The same applied to Steelers-Ravens. Better to push a game into the middle of next week, literally, than to have no game. The greatest lesson sports have learned over the past nine months is that bubbling up works. Adam Silver and the NBA taught us that. The second lesson is that, in lieu of bubbling, bullying might suffice. Seattle’s Pete Carroll was fined $100,00 for not wearing his mask often enough. The Patriots were fined $350K not for letting the air out of their masks – sorry; couldn’t resist – but for mask lapses that led to an outbreak around Cam Newton.
The Saints, who’ve never met a rule they couldn’t flout, were fined $500K and docked a Round 7 draft pick for dispensing with masks during their celebration of a victory over Tom Brady’s Tampa Bay, although those are becoming rather common. The NFL is sending the loudest possible message: If you don’t do as we say, you’re going to pay, also literally. Oh, and the NFL is watching you via in-facility cameras.
(Personal aside: We AJC writers are charged with attaching photos to our posts. Since Raheem Morris took over as the Falcons’ interim coach, there exists no photo — unless it’s from a Zoom screenshot, and those aren’t of the highest quality — of a mask-less Morris. He may or may not keep his job, but darned if he’s getting fined.)
To be fair, NFL players are professionals, not collegians. They’re getting paid, and not a prorated percentage the way MLB players did during their shortened season. The NFL plans to play every game. NFL players have a union, which agreed to these protocols. And this much must be said: The longer this pandemic has gone, leagues appear to be worrying more about keeping players healthy enough to play, as opposed to keeping them healthy for health’s sake.
The San Francisco 49ers have moved to Glendale, Ariz., for two weeks because Santa Clara County mandated a ban on contact sports. On Wednesday, as NFL facilities were reopening, the Browns closed theirs for the sixth time in 19 days. After beating the Raiders on Sunday, Matt Ryan noted his Falcons were unbeaten after weeks during which they’d been forced to lock the gates at 4400 Falcon Parkway.
In sum, a lot of people are jumping through a slew of hoops to keep football going. We say again: So far as we know, no football player or coach, college or pro, has been hospitalized with the virus. Through it all, there’s one thing we on the outside — and by this I definitely mean me — miscalculated. We thought the hard part would be starting a sports season with the virus unchecked. Turns out the hard part is stopping once you’ve gotten going.

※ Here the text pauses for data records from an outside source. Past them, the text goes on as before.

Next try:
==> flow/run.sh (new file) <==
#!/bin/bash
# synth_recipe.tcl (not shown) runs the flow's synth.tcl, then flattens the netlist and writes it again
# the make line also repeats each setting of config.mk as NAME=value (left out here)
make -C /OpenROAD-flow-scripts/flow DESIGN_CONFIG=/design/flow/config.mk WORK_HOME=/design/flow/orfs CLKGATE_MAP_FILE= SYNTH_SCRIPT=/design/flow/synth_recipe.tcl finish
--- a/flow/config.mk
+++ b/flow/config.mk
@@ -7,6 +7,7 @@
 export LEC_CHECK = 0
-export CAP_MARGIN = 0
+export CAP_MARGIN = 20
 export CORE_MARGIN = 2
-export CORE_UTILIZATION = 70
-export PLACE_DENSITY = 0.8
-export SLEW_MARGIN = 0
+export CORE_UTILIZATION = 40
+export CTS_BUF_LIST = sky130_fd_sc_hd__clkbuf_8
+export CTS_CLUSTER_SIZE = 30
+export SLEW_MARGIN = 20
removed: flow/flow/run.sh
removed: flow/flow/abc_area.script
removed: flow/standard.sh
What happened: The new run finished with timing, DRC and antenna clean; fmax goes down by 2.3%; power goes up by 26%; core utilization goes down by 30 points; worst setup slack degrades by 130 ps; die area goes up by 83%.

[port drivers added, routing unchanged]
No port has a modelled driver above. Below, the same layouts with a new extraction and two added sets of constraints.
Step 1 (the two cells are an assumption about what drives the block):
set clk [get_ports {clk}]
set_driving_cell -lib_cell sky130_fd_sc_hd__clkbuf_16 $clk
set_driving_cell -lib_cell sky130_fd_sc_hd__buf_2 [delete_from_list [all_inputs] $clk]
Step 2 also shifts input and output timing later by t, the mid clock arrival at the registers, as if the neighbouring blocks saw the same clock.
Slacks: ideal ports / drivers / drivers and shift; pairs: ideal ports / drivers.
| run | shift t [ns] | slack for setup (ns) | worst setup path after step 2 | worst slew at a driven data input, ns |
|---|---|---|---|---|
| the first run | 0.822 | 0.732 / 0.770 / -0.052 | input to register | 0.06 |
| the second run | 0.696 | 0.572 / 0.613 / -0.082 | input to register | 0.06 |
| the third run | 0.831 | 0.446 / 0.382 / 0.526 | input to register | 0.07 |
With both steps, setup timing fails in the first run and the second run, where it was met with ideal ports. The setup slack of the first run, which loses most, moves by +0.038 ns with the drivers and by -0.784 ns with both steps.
Source: an optimization exercise on an open RTL-to-GDS flow (aim: small area, a short achievable clock period and few clock cycles). Production flows keep margins and buffers that such runs may drop. The RTL was checked by simulation tests, not by an equivalence proof against the original design.

== v39 ==
==> flow/design.v (excerpt) <==
module julia_worker (
	input  logic               tb_clk,
	input  logic               rst,
	input  logic               start,
	input  logic [19:0]        pixel,   
	input  logic [43:0]        c,       
	input  logic               mc_busy,
	output logic               ready,
	output logic               done,
	output logic [63:0]        result   
);
	logic        busy;
	logic        load;
	logic        tree_escaped;
	logic        periodic;
	logic [7:0]  count;
	logic [19:0] pix_q;
	logic [13:0] xr, xi, xr0, xi0;
	logic [1:0]  xr_top, xi_top;    
	logic        ovr, ovi;
	logic [15:0] nre, nim;
	logic [14:0] cre, cim, cre0, cim0;
	logic [27:0] z_seen;
	logic        waiting;     
	logic        w_dec;       
	logic        w_black;     
	logic        esc_q;       
	logic        esc_raw;     
	logic        stepped;     
	logic        per_q;       
	logic        res_free;
	logic        sure_esc;
	logic        stop;
	logic        late_stop;   
	logic        pstop;       
	logic        may_take;    
	logic        step;
	logic        transfer;
	logic [19:0] res_index;
	logic [19:0] pix_index;
	logic [7:0]  res_count;
	logic        res_black;
	jw_sure_escape u_sure (
		.xr       (xr),
		.xi       (xi),
		.ovr      (ovr),
		.ovi      (ovi),
		.sure_esc (sure_esc)
	);
	assign esc_q     = esc_raw & stepped;
	assign late_stop = esc_q | pstop;
	assign stop      = late_stop | sure_esc;
	assign step = busy & ~waiting & ~stop;
	jw_control u_control (
		.rst      (rst),
		.start    (start),
		.mc_busy  (mc_busy),
		.busy     (busy),
		.done     (done),
		.may_take (may_take),
		.stop     (stop),
		.ready    (ready),
		.load     (load),
		.res_free (res_free)
	);
	iter_counter u_counter (
		.tb_clk   (tb_clk),
		.load     (load),
		.step     (step),
		.count    (count)
	);
	assign transfer = busy & res_free & (waiting | stop);
	always_ff @(posedge tb_clk) begin
		if (rst) begin
			busy    <= 1'b0;
			waiting <= 1'b0;
			done    <= 1'b0;
			stepped <= 1'b0;
			may_take <= 1'b0;
			per_q   <= 1'b0;
			pstop   <= 1'b0;
		end else begin
			busy    <= load | (busy & ~transfer);
  ...
For scale: about 160 flip-flops.
export LEC_CHECK = 0
export CAP_MARGIN = 60
export CORE_MARGIN = 2
export CORE_UTILIZATION = 40
export SLEW_MARGIN = 60
export SYNTH_HIERARCHICAL = 1
export SYNTH_MINIMUM_KEEP_SIZE = 0
create_clock -name core_clock -period 14.0 [get_ports {tb_clk}]
run.sh (not shown) runs the stock make flow with config.mk's settings and CLKGATE_MAP_FILE= SYNTH_SCRIPT=/design/flow/synth_recipe.tcl, a recipe that flattens the netlist after the stock synthesis.
v39: full flow OK, the timing, DRC and antenna checks passed
Testbench counts of v39, summed over its fixed seeds: cycles 102,903.
Context: an optimization exercise on an open-source flow, tuned for small area. The choices shown serve that exercise and are no tape-out recipe. Where RTL was checked, it was by simulation tests only, not by an equivalence proof against the original. No activity file was given, so power comes from the tool's default toggle rates.

==> job 3990: inputs <==
## websocket_accept_key_engine
module websocket_accept_key_engine (
  input  logic       clk_i,
  input  logic       rst_ni,
  input  logic       in_valid_i,
  output logic       in_stall_o,
  input  logic [7:0] rx_byte_i,
  output logic       out_valid_o,
  input  logic       out_stall_i,
  output logic [7:0] accept_char_o,
  output logic [4:0] char_index_o,
  output logic       last_o
);
export LEC_CHECK = 0
export ABC_AREA = 1
export CAP_MARGIN = 20
export CORE_MARGIN = 2
export CORE_UTILIZATION = 40
export SLEW_MARGIN = 20
create_clock -name core_clock -period 10.0 [get_ports {clk_i}]
standard.sh (not shown) runs the stock make flow with config.mk's settings and CLKGATE_MAP_FILE= SYNTH_SCRIPT=/design/flow/synth_recipe.tcl, a recipe that flattens the netlist after the stock synthesis.
==> flow/flow/run.sh <==
#!/bin/bash
# The standard layout (standard.sh) with changes to how the layout is made;
# the registers, their names and cell types stay the standard synthesis's:
#  - synthesis maps adders to plain gates, not the library's full and half
#    adder cells (no ADDER_MAP_FILE), and ABC maps for area with amap, twice
#    (a copy of ORFS's scripts with its own abc_area.script);
#  - port buffers are buf_1 cells;
#  - clock tree synthesis uses clkbuf_4 buffers in small clusters and no
#    dummy loads.
# Each tool's output goes to the ORFS logs under orfs/logs; make's output to
# standard_flow.log here.
set -euo pipefail
rm -rf orfs_scripts
cp -r "$FLOW_HOME/scripts" orfs_scripts
printf 'strash\ndch -f\namap -F 3 -A 8\nstrash\ndch -f\namap -F 3 -A 8\ntopo\n' > orfs_scripts/abc_area.script
export SCRIPTS_DIR="$PWD/orfs_scripts"
export ADDER_MAP_FILE=
export BUFFER_PORTS_ARGS="-buffer_cell sky130_fd_sc_hd__buf_1"
export CTS_ARGS="-sink_clustering_enable -repair_clock_nets -dont_use_dummy_load -buf_list sky130_fd_sc_hd__clkbuf_4 -sink_clustering_size 10 -sink_clustering_max_diameter 45"
bash standard.sh > standard_flow.log 2>&1
==> job 3423 (differences from job 3990) <==
--- a/flow/design.v
+++ b/flow/design.v
@@ -145,42 +145,40 @@
   input  logic       out_stall_i,
   output logic [7:0] accept_char_o,
   output logic [4:0] char_index_o,
   output logic       last_o
 );
-  localparam logic [3:0] StHdr  = 4'b0000, StKey  = 4'b0001, StLoad = 4'b0010,
-                         StFf1  = 4'b0011, StR1S0 = 4'b0100, StR1S3 = 4'b0111,
-                         StFf2  = 4'b1000, StXfer = 4'b1001, StOut  = 4'b1010,
-                         StDone = 4'b1011, StR2S0 = 4'b1100, StR2S3 = 4'b1111;
+  localparam logic [3:0] StHdr  = 4'd0, StKey  = 4'd1, StLoad = 4'd2, StRnd1 = 4'd3,
+                         StFf1  = 4'd4, StRnd2 = 4'd5, StFf2  = 4'd6, StXfer = 4'd7,
+                         StOut  = 4'd8, StDone = 4'd9;
   logic [3:0]   state_q;
-  logic [1:0]   c_q, sg;
+  logic [1:0]   c_q, sg_q;
   logic [4:0]   r_q;
   logic [511:0] ring_q;
   logic [159:0] s_q;
   logic [3:0]   cy_q;
   logic [1:0]   bsv_q;
   logic         xpv_q;
   logic load, lrev, r1, r2, rnd, ff1, ff2, xfer, emit, last_cyc, key_en, in_acc, out_acc;
   assign load = (state_q == StLoad);
-  assign r1   = (state_q[3:2] == 2'b01);
-  assign r2   = (state_q[3:2] == 2'b11);
-  assign sg   = state_q[1:0];
+  assign r1   = (state_q == StRnd1);
+  assign r2   = (state_q == StRnd2);
   assign ff1  = (state_q == StFf1);
   assign ff2  = (state_q == StFf2);
   assign xfer = (state_q == StXfer);
-  assign rnd  = state_q[2];
+  assign rnd  = r1 || r2;
   assign lrev = load && (r_q < 5'd8);
   assign emit = xfer && (r_q[1:0] == 2'd0);
   assign last_cyc = (c_q == 2'd3) &&
                     (r_q == ((ff1 || ff2) ? 5'd4 : xfer ? 5'd16 : 5'd19));
   assign in_stall_o  = !(state_q == StHdr || state_q == StKey || state_q == StDone);
   assign in_acc      = in_valid_i && !in_stall_o;
   assign out_valid_o = (state_q == StOut);
   assign out_acc     = out_valid_o && !out_stall_i;
   assign key_en      = (state_q == StKey && in_acc) || lrev || (load && r_q == 5'd19) ||
                        r1 || ff1 ||
-                       (state_q == StR2S0 && r_q < 5'd10) || ff2 || emit ||
+                       (r2 && sg_q == 2'd0 && r_q < 5'd10) || ff2 || emit ||
                        (out_acc && (r_q[1:0] != 2'd0));
   logic [7:0] gen_w, gen_h;
   always_comb begin
     case ({r_q, c_q})
       7'd40: gen_w = 8'h45;   
@@ -234,28 +232,28 @@
   end
   logic [7:0] bb, cc, dd, ee, a5, f, kc, wv, w2, hv, t;
   assign bb = s_q[103:96];
   assign cc = s_q[71:64];
   assign dd = s_q[39:32];
-  assign ee = load ? 8'h00 : s_q[7:0];
-  wsk_w2rom u_w2 (.stage_i(sg), .r_i(r_q), .c_i(c_q), .b_o(w2));
+  assign ee = s_q[7:0];
+  wsk_w2rom u_w2 (.stage_i(sg_q), .r_i(r_q), .c_i(c_q), .b_o(w2));
   always_comb begin
     logic [31:0] k;
     logic [7:0] x;
     a5 = {s_q[130:128], (c_q == 2'd0) ? s_q[159:155] : s_q[127:123]};
     x  = cc ^ dd;
-    case (sg)
+    case (sg_q)
       2'd0: begin f = dd ^ (bb & x);        k = 32'h5A827999; end
       2'd1: begin f = bb ^ x;               k = 32'h6ED9EBA1; end
       2'd2: begin f = cc ^ (x & (bb ^ cc)); k = 32'h8F1BBCDC; end
       default: begin f = bb ^ x;            k = 32'hCA62C1D6; end
     endcase
     kc = k[8*c_q +: 8];
     wv = r2 ? w2 : ring_q[7:0];
     if (!rnd) begin
       a5 = 8'h00; f = 8'h00; kc = 8'h00;
-      wv = lrev ? ring_q[7:0] : (ff1 || load) ? gen_h : ff2 ? ring_q[39:32] : 8'h00;
+      wv = ff1 ? gen_h : ff2 ? ring_q[39:32] : 8'h00;
     end
   end
   logic [3:0] ci, co;
   always_comb begin
     logic [7:0] s1, c1, s2, c2, s3, c3, y, rc;
@@ -282,11 +280,11 @@
   assign x  = ring_q[7:0] ^ ring_q[71:64] ^ ring_q[263:256] ^ ring_q[423:416];
   assign xb = (c_q == 2'd0) ? (ring_q[31] ^ ring_q[95] ^ ring_q[287] ^ ring_q[447]) : xpv_q;
   assign wnew = {x[6:0], xb};
   logic [7:0] rot_b, s_top, w_top, k_top, s_tap;
   assign rot_b = (c_q == 2'd3) ? {bsv_q, s_q[103:98]} : s_q[105:98];
-  assign s_top = t;
+  assign s_top = lrev ? ring_q[7:0] : load ? gen_h : t;
   always_comb begin
     case (c_q)
       2'd0: s_tap = s_q[159:152];
       2'd1: s_tap = s_q[143:136];
       2'd2: s_tap = s_q[127:120];
@@ -302,14 +300,13 @@
     xpv_q <= x[7];
     ring_q[511:224] <= {w_top, ring_q[511:232]};
     if (key_en) ring_q[223:32] <= {k_top, ring_q[223:40]};
     ring_q[31:0] <= ring_q[39:8];
   end
-  always_ff @(posedge clk_i) c_q <= (state_q == StKey) ? 2'd0 : c_q + 2'd1;
   always_ff @(posedge clk_i or negedge rst_ni) begin
     if (!rst_ni) begin
-      state_q <= StHdr; r_q <= '0;
+      state_q <= StHdr; r_q <= '0; c_q <= '0; sg_q <= '0;
     end else begin
       case (state_q)
         StHdr: if (in_acc) begin
           if (rx_byte_i == wsk_pkg::hdr_char(r_q)) begin
             if (r_q == 5'(wsk_pkg::HdrLen - 1)) begin
@@ -317,31 +314,25 @@
             end else r_q <= r_q + 5'd1;
           end else r_q <= (rx_byte_i == 8'h53) ? 5'd1 : 5'd0;
         end
         StKey: if (in_acc) begin
           if (r_q == 5'(wsk_pkg::KeyLen - 1)) begin
-            state_q <= StLoad; r_q <= '0;
+            state_q <= StLoad; r_q <= '0; c_q <= '0; sg_q <= '0;
           end else r_q <= r_q + 5'd1;
         end
         StOut: if (out_acc) begin
           if (last_o) state_q <= StDone;
           else r_q <= r_q + 5'd1;
         end
         StDone: ;
         default: begin
+          c_q <= c_q + 2'd1;
           if (c_q == 2'd3) r_q <= r_q + 5'd1;
           if (last_cyc) begin
             r_q <= '0;
-            case (state_q)
-              StLoad:  state_q <= StR1S0;
-              StR1S3:  state_q <= StFf1;
-              StFf1:   state_q <= StR2S0;
-              StR2S3:  state_q <= StFf2;
-              StFf2:   state_q <= StXfer;
-              StXfer:  state_q <= StOut;
-              default: state_q <= state_q + 4'd1;   
-            endcase
+            if (rnd) sg_q <= sg_q + 2'd1;
+            if (!rnd || sg_q == 2'd3) state_q <= state_q + 4'd1;
           end
         end
       endcase
     end
   end
==> job 5102 (differences from job 3990) <==
--- a/flow/design.v
+++ b/flow/design.v
@@ -145,42 +145,40 @@
   input  logic       out_stall_i,
   output logic [7:0] accept_char_o,
   output logic [4:0] char_index_o,
   output logic       last_o
 );
-  localparam logic [3:0] StHdr  = 4'b0000, StKey  = 4'b0001, StLoad = 4'b0010,
-                         StFf1  = 4'b0011, StR1S0 = 4'b0100, StR1S3 = 4'b0111,
-                         StFf2  = 4'b1000, StXfer = 4'b1001, StOut  = 4'b1010,
-                         StDone = 4'b1011, StR2S0 = 4'b1100, StR2S3 = 4'b1111;
+  localparam logic [3:0] StHdr  = 4'd0, StKey  = 4'd1, StLoad = 4'd2, StRnd1 = 4'd3,
+                         StFf1  = 4'd4, StRnd2 = 4'd5, StFf2  = 4'd6, StXfer = 4'd7,
+                         StOut  = 4'd8, StDone = 4'd9;
   logic [3:0]   state_q;
-  logic [1:0]   c_q, sg;
+  logic [1:0]   c_q, sg_q;
   logic [4:0]   r_q;
   logic [511:0] ring_q;
   logic [159:0] s_q;
   logic [3:0]   cy_q;
   logic [1:0]   bsv_q;
   logic         xpv_q;
   logic load, lrev, r1, r2, rnd, ff1, ff2, xfer, emit, last_cyc, key_en, in_acc, out_acc;
   assign load = (state_q == StLoad);
-  assign r1   = (state_q[3:2] == 2'b01);
-  assign r2   = (state_q[3:2] == 2'b11);
-  assign sg   = state_q[1:0];
+  assign r1   = (state_q == StRnd1);
+  assign r2   = (state_q == StRnd2);
   assign ff1  = (state_q == StFf1);
   assign ff2  = (state_q == StFf2);
   assign xfer = (state_q == StXfer);
-  assign rnd  = state_q[2];
+  assign rnd  = r1 || r2;
   assign lrev = load && (r_q < 5'd8);
   assign emit = xfer && (r_q[1:0] == 2'd0);
   assign last_cyc = (c_q == 2'd3) &&
                     (r_q == ((ff1 || ff2) ? 5'd4 : xfer ? 5'd16 : 5'd19));
   assign in_stall_o  = !(state_q == StHdr || state_q == StKey || state_q == StDone);
   assign in_acc      = in_valid_i && !in_stall_o;
   assign out_valid_o = (state_q == StOut);
   assign out_acc     = out_valid_o && !out_stall_i;
   assign key_en      = (state_q == StKey && in_acc) || lrev || (load && r_q == 5'd19) ||
                        r1 || ff1 ||
-                       (state_q == StR2S0 && r_q < 5'd10) || ff2 || emit ||
+                       (r2 && sg_q == 2'd0 && r_q < 5'd10) || ff2 || emit ||
                        (out_acc && (r_q[1:0] != 2'd0));
   logic [7:0] gen_w, gen_h;
   always_comb begin
     case ({r_q, c_q})
       7'd40: gen_w = 8'h45;   
@@ -235,17 +233,17 @@
   logic [7:0] bb, cc, dd, ee, a5, f, kc, wv, w2, hv, t;
   assign bb = s_q[103:96];
   assign cc = s_q[71:64];
   assign dd = s_q[39:32];
   assign ee = load ? 8'h00 : s_q[7:0];
-  wsk_w2rom u_w2 (.stage_i(sg), .r_i(r_q), .c_i(c_q), .b_o(w2));
+  wsk_w2rom u_w2 (.stage_i(sg_q), .r_i(r_q), .c_i(c_q), .b_o(w2));
   always_comb begin
     logic [31:0] k;
     logic [7:0] x;
     a5 = {s_q[130:128], (c_q == 2'd0) ? s_q[159:155] : s_q[127:123]};
     x  = cc ^ dd;
-    case (sg)
+    case (sg_q)
       2'd0: begin f = dd ^ (bb & x);        k = 32'h5A827999; end
       2'd1: begin f = bb ^ x;               k = 32'h6ED9EBA1; end
       2'd2: begin f = cc ^ (x & (bb ^ cc)); k = 32'h8F1BBCDC; end
       default: begin f = bb ^ x;            k = 32'hCA62C1D6; end
     endcase
@@ -302,14 +300,13 @@
     xpv_q <= x[7];
     ring_q[511:224] <= {w_top, ring_q[511:232]};
     if (key_en) ring_q[223:32] <= {k_top, ring_q[223:40]};
     ring_q[31:0] <= ring_q[39:8];
   end
-  always_ff @(posedge clk_i) c_q <= (state_q == StKey) ? 2'd0 : c_q + 2'd1;
   always_ff @(posedge clk_i or negedge rst_ni) begin
     if (!rst_ni) begin
-      state_q <= StHdr; r_q <= '0;
+      state_q <= StHdr; r_q <= '0; c_q <= '0; sg_q <= '0;
     end else begin
       case (state_q)
         StHdr: if (in_acc) begin
           if (rx_byte_i == wsk_pkg::hdr_char(r_q)) begin
             if (r_q == 5'(wsk_pkg::HdrLen - 1)) begin
@@ -317,31 +314,25 @@
             end else r_q <= r_q + 5'd1;
           end else r_q <= (rx_byte_i == 8'h53) ? 5'd1 : 5'd0;
         end
         StKey: if (in_acc) begin
           if (r_q == 5'(wsk_pkg::KeyLen - 1)) begin
-            state_q <= StLoad; r_q <= '0;
+            state_q <= StLoad; r_q <= '0; c_q <= '0; sg_q <= '0;
           end else r_q <= r_q + 5'd1;
         end
         StOut: if (out_acc) begin
           if (last_o) state_q <= StDone;
           else r_q <= r_q + 5'd1;
         end
         StDone: ;
         default: begin
+          c_q <= c_q + 2'd1;
           if (c_q == 2'd3) r_q <= r_q + 5'd1;
           if (last_cyc) begin
             r_q <= '0;
-            case (state_q)
-              StLoad:  state_q <= StR1S0;
-              StR1S3:  state_q <= StFf1;
-              StFf1:   state_q <= StR2S0;
-              StR2S3:  state_q <= StFf2;
-              StFf2:   state_q <= StXfer;
-              StXfer:  state_q <= StOut;
-              default: state_q <= state_q + 4'd1;   
-            endcase
+            if (rnd) sg_q <= sg_q + 2'd1;
+            if (!rnd || sg_q == 2'd3) state_q <= state_q + 4'd1;
           end
         end
       endcase
     end
   end
==> run summary <==
|  | job 3423 | job 5102 | job 3990 |
|---|---|---|---|
| Pin count of the biggest net entering global routing | 193 | 90 | 193 |
| Global routing usage summed across all routing layers | 18.5% | 18.4% | 18.7% |
| Fraction of final layout cells sized beyond drive strength 1 | 6.06% | 5.85% | 6.36% |
| Detailed Route Iter0 Violations | 1162 | 1076 | 1375 |
| Power dissipated in the clock network | 1.19 mW | 1.16 mW | 1.18 mW |
| Switching component of the power | 803 uW | 792 uW | 1.29 mW |
| Total via count in the routed design | 12700 | 12800 | 12600 |
| Worst hold path startpoint | ring_q[293] | ring_q[333] | ring_q[405] |
| Setup slack after layout | 2.29 ns | 2.00 ns | 2.32 ns |
| Sequential fraction of the synthesis area | 76.7% | 77.0% | 76.9% |
| Global-route wire length before repair | 74000 um | 73500 um | 74000 um |
| Run status | no timing/DRC/antenna violations | no timing/DRC/antenna violations | no timing/DRC/antenna violations |
| Detailed-placement wirelength estimate | 34100 um | 34000 um | 34000 um |
| Met2 Track Usage GR | 27.9% | 27.5% | 27.3% |
| Delay of the slowest cell on the worst path | 0.67 ns | 0.89 ns | 0.93 ns |
| Sequential cell count | 692 | 692 | 690 |
| Number of nets in the synthesized netlist | 1649 | 1631 | 1623 |
| Worst path bufs/invs | 4 | 3 | 5 |
| RR Endpoint | ring_q[510] | ring_q[511] | ring_q[510] |
For job 3990, only the layout was checked, not whether the RTL still works.

## static timing again, ports no longer ideal
No port has a modelled driver above. Below, the same layouts with a new extraction and two added sets of constraints.
Step 1 (the two cells are an assumption about what drives the block):
set clk [get_ports {clk_i}]
set_driving_cell -lib_cell sky130_fd_sc_hd__clkbuf_16 $clk
set_driving_cell -lib_cell sky130_fd_sc_hd__buf_2 [delete_from_list [all_inputs] $clk]
Step 2 times the ports against the registers' clock, not the clock port: input delays grow and output delays shrink by t, the midpoint of the rising clock arrivals with the driver on.
Three values: no drivers, after step 1, after step 2; two values: the first two.
run | t, ns | setup slack, ns | latest minus earliest clock arrival (ns) | worst register clock-pin slew, ns
job 3990 | 0.818 | 2.319 / 2.319 / 2.319 | 0.126 / 0.126 | 0.10 / 0.10
job 3423 | 0.835 | 2.287 / 2.232 / 2.635 | 0.076 / 0.077 | 0.12 / 0.12
job 5102 | 0.825 | 2.000 / 1.952 / 2.430 | 0.063 / 0.063 | 0.11 / 0.11
After both steps setup and hold are still met in every run listed.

MLB didn’t pull the plug when Marlins and Cardinals got sick. (Heck, both made the playoffs.) The NBA and NHL finished what they restarted. MLS is nearing its Cup semifinals. We’re 17 days from selection Sunday in college football. And we can say with greater confidence than we’ve said anything in a while: The NFL absolutely is going to stage its Super Bowl.
It might be with Jake Fromm, of whom you’ve heard, starting for the Bills against Green Bay and Aaron Rodgers – don’t laugh; Fromm’s designated role this season is “quarantine quarterback” —but it’ll happen.